In the Supplemantary file part, I clicked the SRP/SRP051/SRP051702 ftp and downloaded sra file. Then I need to convert it to fastq file format. For this purpose I've heard that there is a sra-toolkit and within it there is fastq-dump exacutable. However in order to use it, first of all I have to figure out whether my sra file contains paired-end or single-end read data. So my question is that how could I know the type of reads in the dataset (in the first link) ?

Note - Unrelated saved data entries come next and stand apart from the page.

--- src/rtl/rpn_pkg.sv ---
`timescale 1ns / 1ps

package rpn_pkg;

  // Stack and datapath sizing
  localparam int STK_DEPTH = 32;
  localparam int DEPTH_W   = $clog2(STK_DEPTH + 1);
  localparam int ADDR_W    = $clog2(STK_DEPTH);
  localparam int VAL_W     = 64;
  localparam int REQ_W     = 3;
  localparam int STS_W     = 3;
  localparam int CNT_W     = $clog2(VAL_W);

  // Token kinds
  typedef enum logic [REQ_W-1:0] {
    REQ_PUSH = 3'd0,
    REQ_ADD  = 3'd1,
    REQ_SUB  = 3'd2,
    REQ_MUL  = 3'd3,
    REQ_DIV  = 3'd4,
    REQ_END  = 3'd5
  } req_t;

  // Status codes of a result beat
  typedef enum logic [STS_W-1:0] {
    STS_ACCEPTED = 3'd0,
    STS_READY    = 3'd1,
    STS_INVALID  = 3'd2,
    STS_DIVZERO  = 3'd3,
    STS_OVERFLOW = 3'd4
  } status_t;

  // Sequencer states
  typedef enum logic [3:0] {
    ST_IDLE,
    ST_RD_TOP,
    ST_RD_RHS,
    ST_RD_LHS,
    ST_ALU,
    ST_MUL,
    ST_NEG_N,
    ST_NEG_D,
    ST_DIV,
    ST_FIX,
    ST_WB,
    ST_RESP
  } state_t;

endpackage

Without any information, I used --split_files flag of fastq-dump exacutable and it generated two 14 Gb (both of them are exactly 14.346.367.840 bytes) files and their name are SRR1741330_1.fastq and SRR1741330_2.fastq Does it mean my dataset is paired end ?

As an another question (different but related with part 1). In the SRR1741330_1.fastq file, at some lines, sequences contains different characters such as CCCFFFFFGFHHHGJJJJI#1?FEIGGI... Before looking into these files, I have thought that these sequence lines should only contain the letters of A,G,T and C . What are these F,H,J,I,#,? etc..

My questions might be trivial and unmeaningful but since I'm a totally new person in this area, I could not understand them.

EDIT

New question

I wonder one more thing, since its related with previous part of my question I asked it here instead of creating new question. After I generate fastq file with dump_fastq executable, all the sequences are length of 50. Does it because of parameters of the dump_fastq executable or its related with original sra file? In other words, could I increase this length?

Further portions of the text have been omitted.